Wednesday, February 3, 2016

A Day in Northern New Mexico

If you draw an east-west line running through Santa Fe, New Mexico, the territory north of the line is considered northern New Mexico.  It contains mountains and mesas; towns and villages like Los Alamos, Taos, Abiquiu, Espanola, and Ojo Caliente; and thousands of acres of wilderness and national forests.

Courtesy of Google Maps

Last weekend we made a 28-hour foray into northern New Mexico.  Our Saturday began with a beautiful sunrise over the Sandia Mountains (looking east from our back yard):

We drove to Santa Fe for lunch, then headed north along the Rio Grande to Taos, which we had never visited.  About 10 miles west of Taos the Rio Grande has cut a narrow canyon into a wide plain.  Here's an aerial view looking south.  (I found this image on the internet but do not know who made it; I would credit them if I knew.)

The bridge is nearly a quarter-mile long, and is 565 feet above the river.  The Washington Monument would fit under it with ten feet to spare.

From street level it's not very impressive when you're driving or walking over it:

But walk out onto the bridge and look down . . .

or walk along the side of the gorge . . .

and you get a better sense of the scale . . .

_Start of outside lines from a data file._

File: src/rtl/sorted_priority_queue_defines.svh
// Assertion macros shared by the sorted priority queue RTL.
`ifndef SORTED_PRIORITY_QUEUE_DEFINES_SVH
`define SORTED_PRIORITY_QUEUE_DEFINES_SVH

`ifndef SYNTH

// Clocked property on clk, disabled while rst_n is low.
`define SQ_ASSERT(lbl, prop, msg) \
  lbl: assert property (@(posedge clk) disable iff (!rst_n) prop) else $error(msg);

// Condition that must never be true at a clock edge.
`define SQ_ASSERT_NEVER(lbl, expr, msg) \
  `SQ_ASSERT(lbl, !(expr), msg)

`else

`define SQ_ASSERT(lbl, prop, msg)
`define SQ_ASSERT_NEVER(lbl, expr, msg)

`endif

`endif

File: src/rtl/sq_pkg.sv
// Types, constants and helper functions of the sorted priority queue.
`default_nettype none

package sq_pkg;

  // Number of cells in the queue.
  localparam int QUEUE_DEPTH = 16;
  // Fill counter width; it holds zero through QUEUE_DEPTH.
  localparam int CNT_W = $clog2(QUEUE_DEPTH + 1);

  // Operation codes of an input transfer.
  localparam logic [1:0] OP_INSERT   = 2'd0;
  localparam logic [1:0] OP_REINSERT = 2'd1;
  localparam logic [1:0] OP_REMOVE   = 2'd2;

  // Status codes of a result transfer.
  localparam logic [1:0] ST_OK        = 2'd0;
  localparam logic [1:0] ST_OVERFLOW  = 2'd1;
  localparam logic [1:0] ST_UNDERFLOW = 2'd2;

  // Input item.
  typedef struct packed {
    logic [1:0]  opcode;
    logic [7:0]  entry_priority;
    logic [31:0] entry_payload;
  } sq_in_t;

  // Result item.
  typedef struct packed {
    logic [1:0]  status;
    logic [7:0]  head_priority;
    logic [31:0] head_payload;
    logic [4:0]  occupancy;
  } sq_out_t;

  // What every cell does in the current cycle.
  typedef enum logic [1:0] {
    CMD_HOLD,
    CMD_INSERT,
    CMD_SHIFT
  } sq_cmd_t;

  // Control broadcast from the top level to all cells.
  typedef struct packed {
    sq_cmd_t     cmd;
    logic        reinsert;
    logic        mode;
    logic [7:0]  prio;
    logic [31:0] payload;
  } sq_ctl_t;

  // True when priority a is served before priority b under the given order.
  function automatic logic better(input logic mode, input logic [7:0] a,
                                  input logic [7:0] b);
    better = mode ? (a > b) : (a < b);
  endfunction

endpackage

`default_nettype wire

File: src/rtl/sorted_priority_queue.sv
// Top level of the sorted priority queue: control, fill count and cell row.
//
//   Channel   Direction  Handshake               Contents
//   in_       input      in_valid / in_ready     sq_in_t: opcode, priority, payload
//   out_      output     out_valid / out_ready   sq_out_t: status, head, occupancy
//   cfg_      input      cfg_valid / cfg_ready   order_mode bit
//
// An accepted item updates the cells at its accepting edge; its result is valid
// from the next cycle, so one item per cycle can be taken while out_ready is high.
// The insert position ripples through the row of cells as a one-bit found chain.
// The result waits in an output register; in_ready stays low while it waits unread.
// Reset empties the queue and selects lowest number first; no clearing pass.
// The configuration port is always ready.
`default_nettype none
`include "sorted_priority_queue_defines.svh"

module sorted_priority_queue (
  input  wire logic           clk,
  input  wire logic           rst_n,
  input  wire logic           in_valid,
  output logic                in_ready,
  input  wire sq_pkg::sq_in_t in_data,
  output logic                out_valid,
  input  wire logic           out_ready,
  output sq_pkg::sq_out_t     out_data,
  input  wire logic           cfg_valid,
  output logic                cfg_ready,
  input  wire logic           cfg_data
);

  localparam int D = sq_pkg::QUEUE_DEPTH;
  localparam int W = sq_pkg::CNT_W;

  logic                 mode_r;
  logic [W-1:0]         fill_r, fill_nxt;
  logic                 out_valid_r;
  sq_pkg::sq_out_t      out_data_r, out_data_nxt;
  sq_pkg::sq_ctl_t      ctl;
  logic                 in_fire;
  logic                 is_ins;
  logic                 full;
  logic                 empty;
  logic                 head_tie;
  logic [D:0]           found;
  logic [7:0]           slot_prio    [D];
  logic [31:0]          slot_payload [D];

  assign in_fire   = in_valid && in_ready;
  assign in_ready  = !out_valid_r || out_ready;
  assign cfg_ready = 1'b1;
  assign full      = (fill_r == W'(D));
  assign empty     = (fill_r == '0);
  assign is_ins    = (in_data.opcode == sq_pkg::OP_INSERT) ||
                     (in_data.opcode == sq_pkg::OP_REINSERT);

  // Broadcast control to the cells.
  always_comb begin
    ctl.reinsert = (in_data.opcode == sq_pkg::OP_REINSERT);
    ctl.mode     = mode_r;
    ctl.prio     = in_data.entry_priority;
    ctl.payload  = in_data.entry_payload;
    if (in_fire && is_ins && !full) begin
      ctl.cmd = sq_pkg::CMD_INSERT;
    end else if (in_fire && (in_data.opcode == sq_pkg::OP_REMOVE) && !empty) begin
      ctl.cmd = sq_pkg::CMD_SHIFT;
    end else begin
      ctl.cmd = sq_pkg::CMD_HOLD;
    end
  end

  // A re-insert equal to the held head lands right after it.
  assign head_tie = !empty && (slot_prio[0] == in_data.entry_priority);

  // Row of cells; cell 0 is the head.
  assign found[0] = 1'b0;
  for (genvar i = 0; i < D; i++) begin : g_cell
    logic [7:0]  lp, rp;
    logic [31:0] ld, rd;
    if (i == 0) begin : g_left_edge
      assign lp = in_data.entry_priority;
      assign ld = in_data.entry_payload;
    end else begin : g_left
      assign lp = slot_prio[i-1];
      assign ld = slot_payload[i-1];
    end
    if (i == D - 1) begin : g_right_edge
      assign rp = slot_prio[i];
      assign rd = slot_payload[i];
    end else begin : g_right
      assign rp = slot_prio[i+1];
      assign rd = slot_payload[i+1];
    end
    sq_cell u_cell (
      .clk          (clk),
      .ctl          (ctl),
      .is_head      ((i == 0)),
      .force_tie    ((i == 1) ? head_tie : 1'b0),
      .occ          (W'(i) < fill_r),
      .found_in     (found[i]),
      .left_prio    (lp),
      .left_payload (ld),
      .right_prio   (rp),
      .right_payload(rd),
      .found_out    (found[i+1]),
      .slot_prio    (slot_prio[i]),
      .slot_payload (slot_payload[i])
    );
  end

  // Fill count and result of the accepted item.
  always_comb begin
    fill_nxt                   = fill_r;
    out_data_nxt.status        = sq_pkg::ST_OK;
    out_data_nxt.head_priority = '0;
    out_data_nxt.head_payload  = '0;
    case (ctl.cmd)
      sq_pkg::CMD_INSERT: fill_nxt = fill_r + W'(1);
      sq_pkg::CMD_SHIFT: begin
        fill_nxt                   = fill_r - W'(1);
        out_data_nxt.head_priority = slot_prio[0];
        out_data_nxt.head_payload  = slot_payload[0];
      end
      default: fill_nxt = fill_r;
    endcase
    if (is_ins && full) begin
      out_data_nxt.status = sq_pkg::ST_OVERFLOW;
    end else if ((in_data.opcode == sq_pkg::OP_REMOVE) && empty) begin
      out_data_nxt.status = sq_pkg::ST_UNDERFLOW;
    end
    out_data_nxt.occupancy = 5'(fill_nxt);
  end

  // Control registers and output register.
  always_ff @(posedge clk) begin
    if (!rst_n) begin
      mode_r      <= 1'b0;
      fill_r      <= '0;
      out_valid_r <= 1'b0;
    end else begin
      if (cfg_valid && cfg_ready) begin
        mode_r <= cfg_data;
      end
      if (in_fire) begin
        fill_r      <= fill_nxt;
        out_valid_r <= 1'b1;
      end else if (out_ready) begin
        out_valid_r <= 1'b0;
      end
    end
  end

  always_ff @(posedge clk) begin
    if (in_fire) begin
      out_data_r <= out_data_nxt;
    end
  end

  assign out_valid = out_valid_r;
  assign out_data  = out_data_r;

  `SQ_ASSERT_NEVER(a_fill_bound, fill_r > W'(D), "fill count above queue depth")
  `SQ_ASSERT(a_insert_grows,
             in_fire && is_ins && !full |=> fill_r == $past(fill_r) + W'(1),
             "insert did not grow the queue")
  `SQ_ASSERT(a_overflow_full,
             out_valid && out_data.status == sq_pkg::ST_OVERFLOW |->
               out_data.occupancy == 5'(D),
             "overflow reported while not full")
  `SQ_ASSERT(a_underflow_zero,
             out_valid && out_data.status == sq_pkg::ST_UNDERFLOW |->
               out_data.occupancy == '0 && out_data.head_payload == '0,
             "underflow result not empty")

endmodule

`default_nettype wire

File: src/rtl/sq_cell.sv
// One queue slot: holds an entry and shifts, inserts or holds each cycle.
`default_nettype none

module sq_cell (
  input  wire logic            clk,
  input  wire sq_pkg::sq_ctl_t ctl,
  input  wire logic            is_head,
  input  wire logic            force_tie,
  input  wire logic            occ,
  input  wire logic            found_in,
  input  wire logic [7:0]      left_prio,
  input  wire logic [31:0]     left_payload,
  input  wire logic [7:0]      right_prio,
  input  wire logic [31:0]     right_payload,
  output logic                 found_out,
  output logic [7:0]           slot_prio,
  output logic [31:0]          slot_payload
);

  logic [7:0]  slot_prio_r,    slot_prio_nxt;
  logic [31:0] slot_payload_r, slot_payload_nxt;
  logic        hit;
  logic        hit_eff;

  // Position test: an insert goes before the first entry it beats; a
  // re-insert beats the head, or stops at the first entry that does not
  // beat it, and a tie with the head forces the slot right after the head.
  always_comb begin
    if (is_head || !ctl.reinsert) begin
      hit = sq_pkg::better(ctl.mode, ctl.prio, slot_prio_r);
    end else begin
      hit = !sq_pkg::better(ctl.mode, slot_prio_r, ctl.prio) || force_tie;
    end
    // The first empty cell takes the entry when no held entry claims it.
    hit_eff   = !occ || hit;
    found_out = found_in || hit_eff;
  end

  // Next slot contents.
  always_comb begin
    slot_prio_nxt    = slot_prio_r;
    slot_payload_nxt = slot_payload_r;
    case (ctl.cmd)
      sq_pkg::CMD_INSERT: begin
        if (found_in) begin
          slot_prio_nxt    = left_prio;
          slot_payload_nxt = left_payload;
        end else if (hit_eff) begin
          slot_prio_nxt    = ctl.prio;
          slot_payload_nxt = ctl.payload;
        end
      end
      sq_pkg::CMD_SHIFT: begin
        slot_prio_nxt    = right_prio;
        slot_payload_nxt = right_payload;
      end
      default: begin
        slot_prio_nxt    = slot_prio_r;
        slot_payload_nxt = slot_payload_r;
      end
    endcase
  end

  // Slot storage; contents are meaningful only below the fill count.
  always_ff @(posedge clk) begin
    slot_prio_r    <= slot_prio_nxt;
    slot_payload_r <= slot_payload_nxt;
  end

  assign slot_prio    = slot_prio_r;
  assign slot_payload = slot_payload_r;

endmodule

`default_nettype wire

BTW, for what it's worth, this bridge has appeared in many movies including Natural Born Killers and Terminator Salvation (neither of which I have any desire to see).

After the photo op stop, we headed across the Carson National Forest on our way to Ojo Caliente as clouds rolled in from the west:

(Yes, that flat-topped mountain in the distance is the Pedernal, which appears in many Georgia O'Keeffe paintings.)


Ojo Caliente (literally "warm eye" but usually meaning "hot springs") is a tiny town built around hot mineral springs that have been known for thousands of years.  Ancestral pueblo tribes built settlements nearby, as ruins and abundant potsherds attest:

In 1868, Antonio Joseph, the first representative to Congress from the New Mexico territory, built the first bath house at this location (still standing and restored), and it became known as a "sanitarium," where people came to be healed by the mineral waters.

A hotel was built in 1916, and we stayed in one of its rooms:

The facility has been updated quite nicely, but I couldn't help but think of some lines from a song by Ian and Sylvia, "National Hotel," and made an image to go along with them:

                                                              All the halls are haunted
                                                              At the National Hotel
                                                              Snorin' and  a-screamin'
                                                              Down the hall the demons wail . . .

But in truth it is a wonderful place:  pools large and small, indoors and outside, filled with steaming mineral waters; sauna and steam rooms; massages and mud baths; yurts for yoga and meditation.  

Besides the old hotel there are now cottages and suites, and a first-class restaurant that serves delicious meals.  The only weird thing was people sitting in the lobby -- or in the restaurant (at breakfast and lunch) -- in bathrobes!  We soaked in the pools for an hour on Saturday afternoon, then had a great dinner and fell into bed.  

Sunday morning the skies were overcast with a mix of light misty rain and snow, but we went for a pre-breakfast hike up onto the mesa above the river and the resort:

After breakfast we spent the morning in the pools, checked out, had lunch, and as the skies cleared we drove 13 miles south towards Espanola to see the "art cave."

The cave we visited is in a gated community, and is owned by a retreat center called "Origin," but we had made arrangements through a local hiking group to get in (and pay a $20/person fee for the privilege).  When you pull into the graveled parking lot, each parking space is indicated by a sign like this one:

The cave is one of twelve carved into sandstone outcroppings throughout New Mexico by the self-taught artist Ra Paulette over a 30-year period.

This cave looks out over the Ojo Caliente river valley and the Jemez Mountains to the southwest.  It is intended for meditation and reflection, and for being appreciated in person, so (as in many of the mission churches in New Mexico) no interior photography is allowed.  All I have are exteriors:

However, there are many images from Paulette's caves available on the internet, and I found one from the inside of the cave we visited:

This image is from an Academy Award nominated short documentary produced by Jeffrey Karoff about Paulette, called "Cave Digger."  You can watch a trailer for the film here.  The caves have also been featured on CBS Sunday Morning.  Here's a link to images from the show.

After exploring the sanctuary/cave, we hiked back down a rocky hill to our car . . .

. . . and drove home.  It was a very relaxing and satisfying trip.